What Won’t Save Newspapers?

Posted on October 27, 2006
Filed Under For Argument's Sake, Insights |

Techdirt’s carrying a short piece on newspapers’ continuing inability to get the Internet right (OK the Guardian looks good but it’s costing them $25 million a year in losses).

I’d already been thinking earlier in the day about how I write one way for the blog and another way for papers and mags. Pinning down that difference…. Yesterday I had to write a 600 word piece for a column I’m discussing with a newspaper. While I was writing it I probably put three or four posts up, at least equaling 600 words.

Why did the column take all day? First because I was forever blogging! But seriously. The first draft read like a blog. Then I examined it and thought in the good old days when newspapers were still newspapers, you spent a good while on an opening paragraph. You then shaped the story following that paragraph and then you concluded.

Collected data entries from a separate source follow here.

### config.mk
export PLATFORM = sky130hd
export DESIGN_NAME = nn_sample_sequencer
export DESIGN_NICKNAME = d
export VERILOG_FILES = /design/src/rtl/nn_sample_sequencer.sv
export SDC_FILE = /design/constraint.sdc
export NUM_CORES = 1
export LEC_CHECK = 0
export CAP_MARGIN = 20
export CORE_UTILIZATION = 29
export CTS_BUF_LIST = sky130_fd_sc_hd__clkbuf_16
export CTS_CLUSTER_DIAMETER = 50
export DETAILED_ROUTE_END_ITERATION = 8
export DONT_BUFFER_PORTS = 1
export MAX_ROUTING_LAYER = met4
export SETUP_SLACK_MARGIN = 0.15
export SLEW_MARGIN = 15
export SYNTH_ARGS = -nofsm -noshare
export SYNTH_HDL_FRONTEND = slang
export SYNTH_SLANG_ARGS = --single-unit
### constraint.sdc
create_clock -name clk -period 7.5 [get_ports clk]
set_input_delay 1.5 -clock clk [delete_from_list [all_inputs] [get_ports clk]]
set_output_delay 1.5 -clock clk [all_outputs]
set_load 0.02 [all_outputs]
$ cat config.mk
export PLATFORM = sky130hd
export DESIGN_NAME = s_serial_rcs4
export DESIGN_NICKNAME = d
export VERILOG_FILES = /design/src/rtl/s_serial_rcs4_pkg.sv /design/src/rtl/s_serial_rcs4_fs.sv /design/src/rtl/s_serial_rcs4.sv
export SDC_FILE = /design/constraint.sdc
export NUM_CORES = 1
export LEC_CHECK = 0
export CAP_MARGIN = 40
export CORE_ASPECT_RATIO = 0.8
export CORE_MARGIN = 2
export CORE_UTILIZATION = 45
export DETAILED_ROUTE_END_ITERATION = 12
export PLACE_DENSITY = 0.71
export RECOVER_POWER = 100
export SLEW_MARGIN = 20
export SYNTH_ARGS = -nofsm -noshare
export SYNTH_HDL_FRONTEND = slang
export SYNTH_SLANG_ARGS = --single-unit
$ cat constraint.sdc
create_clock -name clk -period 1.11 [get_ports clk]
set_input_delay 0.222 -clock clk [delete_from_list [all_inputs] [get_ports clk]]
set_output_delay 0.222 -clock clk [all_outputs]
set_load 0.05 [all_outputs]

And then you went back to the opening and made sure you had a good match up between the beginning and the end. And then you realised half your sentences had nothing to do with the story you set up in the first par, so it was back to the nuts and bolts, stripping words out. And then the word count, you’re 50% over so again strip words out. Doing that made you realise you had a better story in there or a better way to tell it so start over.

Blogging by contrast is a process marked by flow. You get into a flow - you might check digg or the feeds and then wonder to techmeme, a comment here and a comment there,a post wells up inside and you go for it, but then you’re still checking back. And it never ends but it’s a different kind of checking. Stories end, blogging doesn’t. It’s all flow.

I’m not sure I like being in the flow so much, or that it is rewarding but I do it. Read the post below about Henry Jenkins work and you’ll see it’s a profoundly different approach to thinking as well as to writing.

Now I haven’t said one is better than the other but earlier today I did say I thought blogs will pad out with more applications and content and hopefully we’ll begin to build in more of a sense of completion.